**About this task**
Every line below that holds the string "NSLOT" must be copied.

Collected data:
--------------------------------

[config.mk]
export PLATFORM = sky130hd
export DESIGN_NAME = ogt_trim_bank
export DESIGN_NICKNAME = d
export VERILOG_FILES = /design/src/common/ogt_pkg.sv /design/src/logic/ogt_core_trim_sel.sv /design/src/logic/ogt_trim_bank.sv
export SDC_FILE = /design/constraint.sdc
export NUM_CORES = 1
export LEC_CHECK = 0
export BUFFER_PORTS_ARGS = -buffer_cell sky130_fd_sc_hd__buf_2
export CORE_MARGIN = 3
export CORE_UTILIZATION = 30
export CTS_CLUSTER_DIAMETER = 200
export DETAILED_ROUTE_END_ITERATION = 10
export PLACE_DENSITY_LB_ADDON = 0.05
export SYNTH_ARGS = -nofsm -noshare
export SYNTH_HDL_FRONTEND = slang
export SYNTH_SLANG_ARGS = --single-unit
[constraint.sdc]
create_clock -name core_clk -period 2.04 [get_ports core_clk]
set_input_delay 0.102 -clock core_clk [delete_from_list [all_inputs] [get_ports core_clk]]
set_output_delay 0.102 -clock core_clk [all_outputs]
set_load 0.005 [all_outputs]
[src/common/ogt_pkg.sv]
// Constants for the per-core offset and fine gain trim bank.
// Assumes an APB master on 32-bit words and a fuse store on the same clock.
//
// How it works
// - Core 2 on input B applies the input-B offset trim, not input A's.
// - Core 3 on input C applies bits 11:0 of its input-C offset register.
// - Core 3 on input D applies bits 11:0 of its input-D offset register.
// - Cores 4 and 5 apply one fixed offset trim whatever input they sample.
// - Every trim is loaded from fuse storage after reset, never left zero.
// - Cores 0 and 1 apply bits 4:0 of their own gain register.
// - Core 2 on input A applies the input-A fine gain trim.
// - Offset trim fields are unsigned quantities.
// - Core 2 on input B applies the input-B fine gain trim.
package ogt_pkg;

    // Slot count: eight offset registers then eight gain registers.
    localparam int unsigned NUM_SLOTS    = 16;
    localparam int unsigned SLOT_W       = 4;
    localparam int unsigned NUM_CORES    = 6;
    localparam int unsigned REG_W        = 16;
    localparam int unsigned OFS_W        = 12;
    localparam int unsigned GAIN_W       = 5;
    localparam int unsigned GAIN_REG_W   = 8;
    localparam int unsigned IDX_W        = 12;

    // Register indices; the byte address is four times the index.
    localparam logic [11:0] IDX_OFS_CORE0     = 12'h330;
    localparam logic [11:0] IDX_OFS_CORE1     = 12'h332;
    localparam logic [11:0] IDX_OFS_CORE2_A   = 12'h334;
    localparam logic [11:0] IDX_OFS_CORE2_B   = 12'h336;
    localparam logic [11:0] IDX_OFS_CORE3_C   = 12'h338;
    localparam logic [11:0] IDX_OFS_CORE3_D   = 12'h33A;
    localparam logic [11:0] IDX_OFS_CORE4     = 12'h33C;
    localparam logic [11:0] IDX_OFS_CORE5     = 12'h33E;
    localparam logic [11:0] IDX_GAIN_CORE0    = 12'h360;
    localparam logic [11:0] IDX_GAIN_CORE1    = 12'h361;
    localparam logic [11:0] IDX_GAIN_CORE2_A  = 12'h362;
    localparam logic [11:0] IDX_GAIN_CORE2_B  = 12'h363;
    localparam logic [11:0] IDX_GAIN_CORE3_C  = 12'h364;
    localparam logic [11:0] IDX_GAIN_CORE3_D  = 12'h365;
    localparam logic [11:0] IDX_GAIN_CORE4    = 12'h366;
    localparam logic [11:0] IDX_GAIN_CORE5    = 12'h367;
    localparam logic [11:0] IDX_STATUS        = 12'h370;

    // Offset registers sit on even indices, gain registers on consecutive.
    localparam logic [11:0] OFS_BASE_IDX  = 12'h330;
    localparam logic [11:0] OFS_LAST_IDX  = 12'h33E;
    localparam logic [11:0] GAIN_BASE_IDX = 12'h360;
    localparam logic [11:0] GAIN_LAST_IDX = 12'h367;
    localparam logic [SLOT_W-1:0] GAIN_SLOT0 = 4'h8;

    // Field layout.
    localparam int unsigned OFS_MSB     = 11;
    localparam int unsigned GAIN_MSB    = 4;
    localparam int unsigned STAT_LOADED = 0;
    localparam int unsigned STAT_BUSY   = 1;

    // Reset values of the registers before the fuse load replaces them.
    localparam logic [REG_W-1:0] OFS_RESET  = 16'h0000;
    localparam logic [REG_W-1:0] GAIN_RESET = 16'h0000;

    // Slot of the primary and alternate trims of each core.
    localparam logic [5:0][3:0] CORE_OFS_PRI  = {4'h7, 4'h6, 4'h4, 4'h2,
                                                 4'h1, 4'h0};
    localparam logic [5:0][3:0] CORE_OFS_ALT  = {4'h7, 4'h6, 4'h5, 4'h3,
                                                 4'h1, 4'h0};
    localparam logic [5:0][3:0] CORE_GAIN_PRI = {4'hF, 4'hE, 4'hC, 4'hA,
                                                 4'h9, 4'h8};
    localparam logic [5:0][3:0] CORE_GAIN_ALT = {4'hF, 4'hE, 4'hD, 4'hB,
                                                 4'h9, 4'h8};

    // Fuse load sequencer states.
    typedef enum logic [1:0] {
        OGT_LOAD_REQ,
        OGT_LOAD_WAIT,
        OGT_READY
    } ogt_load_state_t;

endpackage

[src/logic/ogt_core_trim_sel.sv]
// One converter core's trim selector: picks the trims for the sampled input.
// Assumes both trim pairs and the input select come from the same clock.
`timescale 1ns/1ns
module ogt_core_trim_sel #(
    parameter int unsigned OFS_W  = 12,
    parameter int unsigned GAIN_W = 5
) (
    // Clock and reset.
    input  wire logic              core_clk,
    input  wire logic              rst_n,
    // Stored trims for the primary and the alternate input.
    input  wire logic [OFS_W-1:0]  ofs_pri,
    input  wire logic [OFS_W-1:0]  ofs_alt,
    input  wire logic [GAIN_W-1:0] gain_pri,
    input  wire logic [GAIN_W-1:0] gain_alt,
    // High while the core samples its alternate input.
    input  wire logic              sel_alt,
    // Trims applied to the core.
    output logic      [OFS_W-1:0]  ofs_applied,
    output logic      [GAIN_W-1:0] gain_applied
);

    initial begin
        if (OFS_W == 0 || GAIN_W == 0) begin
            $error("Trim widths must be nonzero.");
        end
    end

    // Registered so the core sees one clean change per select or write.
    always_ff @(posedge core_clk or negedge rst_n) begin
        if (!rst_n) begin
            ofs_applied  <= '0;
            gain_applied <= '0;
        end else begin
            ofs_applied  <= sel_alt ? ofs_alt : ofs_pri;
            gain_applied <= sel_alt ? gain_alt : gain_pri;
        end
    end

endmodule

[src/logic/ogt_trim_bank.sv]
// Offset and fine gain trim bank for six converter cores, APB register port.
// Assumes a fuse store that answers one read request at a time, and input
// selects for cores 2 and 3 driven by logic on the same clock.
//
// The APB register port was chosen for this implementation.
`timescale 1ns/1ns
module ogt_trim_bank #(
    parameter int unsigned NUM_CORES = 6
) (
    // Clock and reset.
    input  wire logic                     core_clk,
    input  wire logic                     rst_n,
    // APB slave.
    input  wire logic                     psel,
    input  wire logic                     penable,
    input  wire logic                     pwrite,
    input  wire logic [13:0]              paddr,
    input  wire logic [31:0]              pwdata,
    input  wire logic [3:0]               pstrb,
    output logic      [31:0]              prdata,
    output logic                          pready,
    output logic                          pslverr,
    // Fuse storage read port.
    output logic                          fuse_rd_req,
    output logic      [3:0]               fuse_rd_index,
    input  wire logic [15:0]              fuse_rd_data,
    input  wire logic                     fuse_rd_valid,
    // Calibration state shown to software.
    input  wire logic                     offset_cal_busy,
    // Input selects of the dual-input cores.
    input  wire logic                     core2_samples_input_b,
    input  wire logic                     core3_samples_input_d,
    // Trims applied to the cores.
    output logic      [NUM_CORES-1:0][11:0] core_offset_trim,
    output logic      [NUM_CORES-1:0][4:0]  core_gain_trim
);

    localparam int unsigned NSLOT = ogt_pkg::NUM_SLOTS;
    localparam int unsigned SW    = ogt_pkg::SLOT_W;

    initial begin
        if (NUM_CORES != ogt_pkg::NUM_CORES) begin
            $error("The slot map serves exactly six cores.");
        end
    end

    // Maps a register index onto a storage slot; valid is low if unmapped.
    function automatic logic [SW:0] slot_of(input logic [11:0] idx);
        logic [11:0] rel;
        rel = '0;
        if (idx >= ogt_pkg::OFS_BASE_IDX && idx <= ogt_pkg::OFS_LAST_IDX
            && !idx[0]) begin
            rel = idx - ogt_pkg::OFS_BASE_IDX;
            slot_of = {1'b1, rel[SW:1]};
        end else if (idx >= ogt_pkg::GAIN_BASE_IDX
                     && idx <= ogt_pkg::GAIN_LAST_IDX) begin
            rel = idx - ogt_pkg::GAIN_BASE_IDX;
            slot_of = {1'b1, ogt_pkg::GAIN_SLOT0 | rel[SW-1:0]};
        end else begin
            slot_of = '0;
        end
    endfunction

    // Width mask of a slot: offset slots hold 16 bits, gain slots 8.
    function automatic logic [15:0] slot_mask(input logic [SW-1:0] s);
        if (s[SW-1]) begin
            slot_mask = 16'h00FF;
        end else begin
            slot_mask = 16'hFFFF;
        end
    endfunction

    // Storage of all trims, addressed by slot.
    logic [15:0]             trim_q [NSLOT];
    ogt_pkg::ogt_load_state_t load_state_q;
    logic [SW-1:0]           load_cnt_q;
    logic                    loaded;
    logic                    ready_q;

    // APB decode of the current transfer.
    logic [11:0]   reg_idx;
    logic [SW:0]   dec;
    logic          dec_hit;
    logic          dec_status;
    logic [SW-1:0] dec_slot;
    logic          access;
    logic          wr_fire;
    logic [15:0]   wr_bytes;

    assign reg_idx    = paddr[13:2];
    assign dec        = slot_of(reg_idx);
    assign dec_hit    = dec[SW];
    assign dec_slot   = dec[SW-1:0];
    assign dec_status = (reg_idx == ogt_pkg::IDX_STATUS);
    assign access     = psel && penable && pready;
    // Writes only land once the fuse values are in, so software never loses
    // a value to the loader overwriting it afterwards.
    assign wr_fire    = access && pwrite && dec_hit && !pslverr;
    assign wr_bytes   = {{8{pstrb[1]}}, {8{pstrb[0]}}};

    // Accesses stall until one cycle after the fuse load ends, so a stalled
    // read captures its word once every trim is in; then zero wait states.
    assign pready  = ready_q;
    assign pslverr = psel && penable && !(dec_hit || (dec_status && !pwrite));
    assign loaded  = (load_state_q == ogt_pkg::OGT_READY);

    // Ready lags the load by a cycle so the read flop sees loaded trims.
    always_ff @(posedge core_clk or negedge rst_n) begin
        if (!rst_n) begin
            ready_q <= 1'b0;
        end else begin
            ready_q <= loaded;
        end
    end

    // Fuse load sequencer: one request per slot, held until answered.
    always_ff @(posedge core_clk or negedge rst_n) begin
        if (!rst_n) begin
            load_state_q <= ogt_pkg::OGT_LOAD_REQ;
            load_cnt_q   <= '0;
        end else begin
            case (load_state_q)
                ogt_pkg::OGT_LOAD_REQ: begin
                    load_state_q <= ogt_pkg::OGT_LOAD_WAIT;
                end
                ogt_pkg::OGT_LOAD_WAIT: begin
                    if (fuse_rd_valid) begin
                        load_cnt_q <= load_cnt_q + 1'b1;
                        if (load_cnt_q == SW'(NSLOT - 1)) begin
                            load_state_q <= ogt_pkg::OGT_READY;
                        end else begin
                            load_state_q <= ogt_pkg::OGT_LOAD_REQ;
                        end
                    end
                end
                ogt_pkg::OGT_READY: begin
                    load_state_q <= ogt_pkg::OGT_READY;
                end
                default: begin
                    load_state_q <= ogt_pkg::OGT_LOAD_REQ;
                end
            endcase
        end
    end

    // Fuse request outputs come straight from the sequencer flip-flops.
    assign fuse_rd_req   = (load_state_q == ogt_pkg::OGT_LOAD_WAIT);
    assign fuse_rd_index = load_cnt_q;

    // Trim storage: fuse load first, then byte-enabled software writes.
    // Reserved bits are stored as written; keeping them zero is software's
    // duty.
    generate
        for (genvar s = 0; s < NSLOT; s++) begin : g_slot
            always_ff @(posedge core_clk or negedge rst_n) begin
                if (!rst_n) begin
                    trim_q[s] <= (s >= 8) ? ogt_pkg::GAIN_RESET
                                          : ogt_pkg::OFS_RESET;
                end else if (fuse_rd_req && fuse_rd_valid
                             && load_cnt_q == SW'(s)) begin
                    trim_q[s] <= fuse_rd_data & slot_mask(SW'(s));
                end else if (wr_fire && dec_slot == SW'(s)) begin
                    // Only the addressed slot changes.
                    trim_q[s] <= ((trim_q[s] & ~wr_bytes)
                                 | (pwdata[15:0] & wr_bytes))
                                 & slot_mask(SW'(s));
                end
            end
        end
    endgenerate

    // Word addressed by the current transfer, before it is registered.
    logic [31:0] rd_word;
    always_comb begin
        rd_word = 32'h0000_0000;
        if (dec_hit) begin
            rd_word = {16'h0000, trim_q[dec_slot]};
        end else if (dec_status) begin
            rd_word[ogt_pkg::STAT_LOADED] = loaded;
            rd_word[ogt_pkg::STAT_BUSY]   = offset_cal_busy;
        end
    end

    // Read data is captured in the setup cycle so it stands in a flip-flop
    // during the access phase; zero-wait reads then see a stable word.
    logic [31:0] prdata_q;
    always_ff @(posedge core_clk or negedge rst_n) begin
        if (!rst_n) begin
            prdata_q <= 32'h0000_0000;
        end else if (psel && !penable && !pwrite) begin
            prdata_q <= rd_word;
        end else if (psel && penable && !pwrite && !pready) begin
            // Keep tracking while the fuse load stalls the transfer.
            prdata_q <= rd_word;
        end
    end
    assign prdata = prdata_q;

    // Input selects passed to the per-core selectors.
    logic [NUM_CORES-1:0] sel_alt;
    always_comb begin
        sel_alt    = '0;
        sel_alt[2] = core2_samples_input_b;
        sel_alt[3] = core3_samples_input_d;
    end

    // One selector per core; cores 0, 1, 4 and 5 map both inputs to the
    // same slot, so their trims never depend on the sampled input.
    generate
        for (genvar c = 0; c < NUM_CORES; c++) begin : g_core
            logic [15:0] ofs_p;
            logic [15:0] ofs_a;
            logic [15:0] gain_p;
            logic [15:0] gain_a;
            assign ofs_p  = trim_q[ogt_pkg::CORE_OFS_PRI[c]];
            assign ofs_a  = trim_q[ogt_pkg::CORE_OFS_ALT[c]];
            assign gain_p = trim_q[ogt_pkg::CORE_GAIN_PRI[c]];
            assign gain_a = trim_q[ogt_pkg::CORE_GAIN_ALT[c]];
            ogt_core_trim_sel #(
                .OFS_W  (ogt_pkg::OFS_W),
                .GAIN_W (ogt_pkg::GAIN_W)
            ) u_sel (
                .core_clk     (core_clk),
                .rst_n        (rst_n),
                .ofs_pri      (ofs_p[ogt_pkg::OFS_MSB:0]),
                .ofs_alt      (ofs_a[ogt_pkg::OFS_MSB:0]),
                .gain_pri     (gain_p[ogt_pkg::GAIN_MSB:0]),
                .gain_alt     (gain_a[ogt_pkg::GAIN_MSB:0]),
                .sel_alt      (sel_alt[c]),
                .ofs_applied  (core_offset_trim[c]),
                .gain_applied (core_gain_trim[c])
            );
        end
    endgenerate

endmodule

# ---- Yosys cells after proc, flatten, opt, wreduce, memory -nomap -nowiden
# Cells that the tools add are included.
dict set report classes {
  eq_ne 34
  muxes 49
  n_addsub 3
  reduce_logical 75
  n_lt_le_gt_ge 5
  bitwise 35
}
# cell n
set op_table {}
lappend op_table {{16-bit two-way mux} 34}
lappend op_table {{16-bit AND} 9}
lappend op_table {{16-bit OR} 8}
lappend op_table {{8-bit AND} 8}
lappend op_table {{16-bit binary-select mux with 4-bit select} 1}
lappend op_table {{4-bit equality test (second input constant)} 16}
lappend op_table {{32-bit two-way mux} 2}
lappend op_table {{8-bit OR} 8}
lappend op_table {{1-bit logical AND} 47}
lappend op_table {{2-bit nonzero test} 17}
lappend op_table {{4-bit by 3-bit equality test with 1-bit output (second input constant)} 8}
lappend op_table {{12-bit by 10-bit >= comparator with 1-bit output (second input constant)} 2}
lappend op_table {{12-bit by 10-bit less-or-equal comparator with 1-bit output (second input constant)} 2}
lappend op_table {{12-bit two-way mux} 2}
lappend op_table {{5-bit two-way mux} 4}
lappend op_table {{4-bit by 2-bit equality test with 1-bit output (second input constant)} 4}
lappend op_table {{16-bit NOT} 1}
lappend op_table {{14-bit two-way mux} 1}
lappend op_table {{12-bit by 10-bit equality test with 1-bit output (second input constant)} 1}
lappend op_table {{4-bit by 1-bit equality test with 1-bit output (second input constant)} 2}
lappend op_table {{4-bit logical NOT} 2}
lappend op_table {{2-bit two-way mux} 4}
lappend op_table {{1-bit logical NOT} 6}
lappend op_table {{2-bit one-hot mux with 3 select lines} 1}
lappend op_table {{other kinds (11)} 11}
dict set report word_totals {
  output_inout_bits 141
  register_bits 397
  elab_cells 233
  in_bits 75
}

# ---- Logic depth before layout (Yosys ltp)
# Gate-level depths: netlist of the first run.
dict set report logic_depth {
  depth_word 12
  ltp_mapped 11
  mapped_depth_nobuf 7
}

# ---- Modules after synthesis
# From an unflattened synthesis of the first run, not the netlist that was laid out.
dict set report unflattened {
  hier_cells 1599
  hier_area_um2 16484.6
}
# mod seq_area_each_um2 area_each_um2 cells_each instances
set by_module_without_submodules {}
lappend by_module_without_submodules {ogt_trim_bank 5380.2 12370.6 1383 1}
lappend by_module_without_submodules {ogt_core_trim_sel 425.4 685.7 36 6}

# ---- Worst setup path after synthesis of the first run
# No wires, ideal clock.
dict set report synth_path {
  path_type {input -> register}
  startpoint {input paddr[8]}
  endpoint {register prdata_q[3], in the netlist prdata[3]}
  required_time_ps 1945
  slack_ps -287
  path_stages 9
  path_buffers 3
  arrival_ps 2232
  path_cell_list {buf_2 > or3b_2 > buf_2 > nor4_4 > a41oi_1 > buf_2 > mux2i_1 > a221o_1 > o31ai_1}
}
dict set report synth_via {
  elab_chain_cells 11
}
# element line_no
set synth_lines {}
lappend synth_lines {{start, declared} ogt_trim_bank.sv:17} ;# input wire logic [13:0] paddr,
lappend synth_lines {{12-bit by 10-bit >= comparator with 1-bit output, or another cell as far along} ogt_trim_bank.sv:55} ;# end else if (idx >= ogt_pkg::GAIN_BASE_IDX
lappend synth_lines {{1-bit logical AND (on tied branches)} {ogt_trim_bank.sv:56, ogt_trim_bank.sv:51}}
lappend synth_lines {{5-bit two-way mux / 1-bit logical AND (equally long branches)} {ogt_trim_bank.sv:55, ogt_trim_bank.sv:52}}
lappend synth_lines {{5-bit two-way mux *} ogt_trim_bank.sv:51} ;# if (idx >= ogt_pkg::OFS_BASE_IDX && idx <= ogt_pkg::OFS_LAST_IDX
lappend synth_lines {{4-bit NOT with 5-bit output (implied by the code)} ogt_trim_bank.sv:177} ;# rd_word = {16'h0000, trim_q[dec_slot]};
lappend synth_lines {{16-bit binary-select mux with 4-bit select} ogt_trim_bank.sv:177}
lappend synth_lines {{16-bit two-way mux (implied by the code) (2 in a row)} ogt_trim_bank.sv:177}
lappend synth_lines {{14-bit two-way mux *} ogt_trim_bank.sv:176} ;# if (dec_hit) begin
lappend synth_lines {{32-bit two-way mux} ogt_trim_bank.sv:192} ;# end else if (psel && penable && !pwrite && !pready) begin
lappend synth_lines {{32-bit two-way mux *} ogt_trim_bank.sv:190} ;# end else if (psel && !penable && !pwrite) begin
lappend synth_lines {{end signal, assigned} ogt_trim_bank.sv:191} ;# prdata_q <= rd_word;
lappend synth_lines {{end signal, assigned} ogt_trim_bank.sv:194} ;# prdata_q <= rd_word;
lappend synth_lines {{end, declared} ogt_trim_bank.sv:186} ;# logic [31:0] prdata_q;
# Every way passes the cells marked *; elsewhere a longest branch is shown, timed or not. The select of a mux whose other input is x is not followed.
# A chain may end at the register's enable or synchronous reset.

# ---- Worst setup path in the final report of the first run
dict set report layout_path {
  startpoint {input paddr[3]}
  endpoint {register prdata_q[11], in the netlist prdata[11]}
}
# Same word-level chain as after synthesis.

--------------------------------

**Task response**
    localparam int unsigned NSLOT = ogt_pkg::NUM_SLOTS;
    logic [15:0]             trim_q [NSLOT];
                        if (load_cnt_q == SW'(NSLOT - 1)) begin
        for (genvar s = 0; s < NSLOT; s++) begin : g_slot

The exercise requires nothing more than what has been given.